Het uitgangspunt van schematherapie is dat ieder kind dezelfde basisbehoeften heeft. Stagnatie ontstaat door beschadigende omstandigheden of onvoldoende respons vanuit de omgeving of vanuit het kind zelf. Deze stagnatie kan leiden tot persoonlijkheidsproblematiek en hardnekkig as-I problematiek bij volwassenen en adolescenten. Dit kan behandeld worden met schematherapie. Dit is een geïntegreerd, allesomvattend model, gerelateerd aan het cognitieve model. Door het gebruik van schematherapie leer je op een andere manier kijken naar in standhoudende factoren. Coping en de ontwikkeling van de cliënt spelen bij schematherapie een belangrijke rol.
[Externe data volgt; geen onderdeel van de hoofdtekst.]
Source: an optimization exercise on an open RTL-to-GDS flow (aim: small area). Production flows keep margins and buffers that such runs may drop.
In this exercise RTL edits were held to simulation tests only and were not proved equivalent to the original.
Power and IR drop assume default switching activity. The flow treats the clock pin as an ideal source, which a real chip does not have.

==> flow/design.v <==
module rd_aoi3 (a, s, y);
    input  logic [2:0] a, s;
    output logic y;
    assign y = ~((a[0] & s[0]) | (a[1] & s[1]) | (a[2] & s[2]));
endmodule
module g_inv (a, y);
    input  logic a;
    output logic y;
    assign y = ~a;
endmodule
module g_nand4 (a, y);
    input  logic [3:0] a;
    output logic y;
    assign y = ~&a;
endmodule
module g_nor2 (a, y);
    input  logic [1:0] a;
    output logic y;
    assign y = ~|a;
endmodule
module dec7 (en, a, y);
    input  logic       en;
    input  logic [6:0] a;
    output logic [127:0] y;
    logic [6:0] an;
    logic [7:0]  lo_n;
    logic [15:0] hi_n;
    genvar i;
    generate
        for (i = 0; i < 7; i++) begin : inv_g
            g_inv u (.a(a[i]), .y(an[i]));
        end
        for (i = 0; i < 8; i++) begin : lo_g
            g_nand4 u (.a({en,
                           i[2] ? a[2] : an[2],
                           i[1] ? a[1] : an[1],
                           i[0] ? a[0] : an[0]}), .y(lo_n[i]));
        end
        for (i = 0; i < 16; i++) begin : hi_g
            g_nand4 u (.a({i[3] ? a[6] : an[6],
                           i[2] ? a[5] : an[5],
                           i[1] ? a[4] : an[4],
                           i[0] ? a[3] : an[3]}), .y(hi_n[i]));
        end
        for (i = 0; i < 128; i++) begin : out_g
            g_nor2 u (.a({hi_n[i / 8], lo_n[i % 8]}), .y(y[i]));
        end
    endgenerate
endmodule
module or43n (a, y);
    input  logic [42:0] a;
    output logic y;
    assign y = ~&a;
endmodule
module ram
#(parameter logHeight = 5)  
(bytein, byteout, adr, rwn, clock);
    input logic [7:0] bytein;
    input logic [logHeight+1:0] adr;
    input logic rwn, clock;
    output logic [7:0] byteout;
    localparam N  = 2**(logHeight+2);
    localparam NS = N + 1;           
    localparam NG = NS / 3;          
    logic [N-1:0][7:0] mem;
    logic                 pend_we;
    logic [logHeight+1:0] pend_adr;
    logic [7:0]           pend_data;
    logic [3*NG-1:0] rsel;
    dec7 u_rdec (.en(rwn), .a(adr), .y(rsel[N-1:0]));
    g_inv u_hold (.a(rwn), .y(rsel[N]));
    logic [N-1:0] wen;
    dec7 u_wdec (.en(pend_we), .a(pend_adr), .y(wen));
    logic [7:0] nextout;
    genvar b, g;
    generate
        for (b = 0; b < 8; b++) begin : bit_g
            logic [3*NG-1:0] src;
            logic [NG-1:0]   leaf_n;
            for (g = 0; g < N; g++) begin : src_g
                assign src[g] = mem[g][b];
            end
            assign src[N] = byteout[b];    
            for (g = 0; g < NG; g++) begin : grp_g
                rd_aoi3 u (
                    .a(src[3*g+2:3*g]),
                    .s(rsel[3*g+2:3*g]),
                    .y(leaf_n[g]));
            end
            or43n u_or (.a(leaf_n), .y(nextout[b]));
        end
    endgenerate
    always_ff @(posedge clock) begin
        pend_we   <= ~rwn;
        pend_adr  <= adr;
        pend_data <= bytein;
        byteout   <= nextout;
    end
    genvar i;
    generate
        for (i = 0; i < N; i++) begin : mem_g
            always_ff @(posedge clock)
                if (wen[i])
                    mem[i] <= pend_data;
        end
    endgenerate
endmodule
export LEC_CHECK = 0
export CAP_MARGIN = 20
export CORE_MARGIN = 2
export CORE_UTILIZATION = 35
export SLEW_MARGIN = 20
export SYNTH_HIERARCHICAL = 1
export SYNTH_MINIMUM_KEEP_SIZE = 0
create_clock -name core_clock -period 10.0 [get_ports {clock}]
standard.sh (not shown) runs the stock make flow with config.mk's settings and CLKGATE_MAP_FILE= SYNTH_SCRIPT=/design/flow/synth_recipe.tcl, a recipe that flattens the netlist after the stock synthesis.
==> flow/flow/run.sh <==
#!/bin/bash
# Standard layout, but a leaner clock tree: no dummy loads, and larger sink
# clusters driven by clkbuf_16 (the flip-flop clock slew stays near 100 ps).
# Ports are buffered with the smallest buffer.
set -euo pipefail
export CTS_ARGS="-sink_clustering_enable -repair_clock_nets -dont_use_dummy_load -buf_list sky130_fd_sc_hd__clkbuf_16 -sink_clustering_size 30 -sink_clustering_max_diameter 100"
export BUFFER_PORTS_ARGS="-buffer_cell sky130_fd_sc_hd__buf_1"
bash standard.sh finish > standard_flow.log 2>&1
The baseline completed without violations.
==> next run, changes <==
==> flow/flow/run.sh (replaced) <==
#!/bin/bash
# Standard layout, but a leaner clock tree: no dummy loads, sink clusters of
# up to 30 flip-flops driven by clkbuf_16 (flip-flop clock slew near 120 ps),
# and clkbuf_8 above them. Ports are buffered with the smallest buffer.
set -euo pipefail
export CTS_ARGS="-sink_clustering_enable -repair_clock_nets -dont_use_dummy_load -sink_clustering_size 30 -sink_clustering_max_diameter 100 -sink_clustering_buffer sky130_fd_sc_hd__clkbuf_16 -buf_list sky130_fd_sc_hd__clkbuf_8 -root_buf sky130_fd_sc_hd__clkbuf_8"
export BUFFER_PORTS_ARGS="-buffer_cell sky130_fd_sc_hd__buf_1"
bash standard.sh finish > standard_flow.log 2>&1
After rerunning: The new run ran to the end with no violations; core utilization is about the same; final area hardly moves; die area is unchanged; total power decreases by about 0.8%; sequential power is about the same; worst setup slack gains 67 ps; first-iteration DRC count decreases by about 1.2%; clock power decreases by about 3%; synthesized cell count does not change; global-route usage stays flat.
==> next run, changes <==
==> flow/flow/run.sh (replaced) <==
#!/bin/bash
# Standard layout, but a leaner clock tree: no dummy loads, and larger sink
# clusters driven by clkbuf_16 (the flip-flop clock slew stays near 100 ps).
# Ports are buffered with the smallest buffer.
set -euo pipefail
export CTS_ARGS="-sink_clustering_enable -repair_clock_nets -dont_use_dummy_load -buf_list sky130_fd_sc_hd__clkbuf_16 -sink_clustering_size 30 -sink_clustering_max_diameter 100"
export BUFFER_PORTS_ARGS="-buffer_cell sky130_fd_sc_hd__buf_1"
bash standard.sh finish > standard_flow.log 2>&1
Settings changed: CORE_UTILIZATION 35 to 42.
Design area came out lower by 0.49%. First-iteration DRC count came out lower by 6.1%. Core utilization came out higher by 7.3 points. Sequential power is about the same. Hold slack gets better by 39 ps. Die area came out lower by about 16%. Cell count came out lower by 6.7%. Setup slack gets worse by 94 ps. Register-to-register slack gets worse by 160 ps. Area after synthesis does not change. Count of clock-buffer cells in the layout came out higher by 1.

-- afterwards: timing with drivers on the ports --
How much do the figures lean on ideal ports? The routed layouts below were timed once more, with nothing changed but the port constraints.
Step 1 sets driving cells, clkbuf_16 on the clock port and buf_2 on the other inputs (assumed; they add their load-dependent delay and slew).
Step 2 also shifts input and output timing later by t, the mid clock arrival at the registers, as if the neighbouring blocks saw the same clock.
Slacks: ideal / step 1 / step 2; pairs: ideal / step 1.
run | shift t [ns] | setup slack, ns | worst setup path at the end | clock arrival spread, ns | worst data-port slew with drivers (ns)
the first run | 0.662 | 4.814 / 4.796 / 4.133 | input to register | 0.051 / 0.051 | 0.14
the second run | 0.766 | 4.881 / 4.854 / 4.088 | input to register | 0.070 / 0.071 | 0.13
the third run | 0.670 | 4.787 / 4.832 / 4.161 | input to register | 0.077 / 0.077 | 0.14
After both steps every run listed still meets setup and hold. The setup slack of the second run, which loses most, moves by -0.027 ns with the drivers and by -0.793 ns with both steps.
Na afloop van deze cursus:
- Kun je een schemacasusconceptualisatie, een modusmodel en een behandelplan opstellen.
- Ben je in staat de werkrelatie met een cliënt met persoonlijkheidsproblematiek te hanteren volgens de principes van ‘limited reparenting’ en ‘limit setting’.
- Kun je vanuit het modusmodel interventies toepassen bij destructieve gedragingen/ ongezonde gewoontes, zoals bijvoorbeeld auto-mutilatie of impulscontroleproblemen.
- Heb je geoefend met de verschillende behandeltechnieken, zoals cognitieve technieken, experiëntiële technieken en gedragsexperimenten individueel en in de groep.
- Heb je zicht op je eigen schema’s en coping en heb je een idee gevormd over wat het effect hiervan kan zijn in de samenwerking met een cliënt met persoonlijkheidsproblematiek.
- Heb je een idee hoe schematherapie binnen diverse settingen - ambulant en (dag-)klinisch) - toegepast kan worden.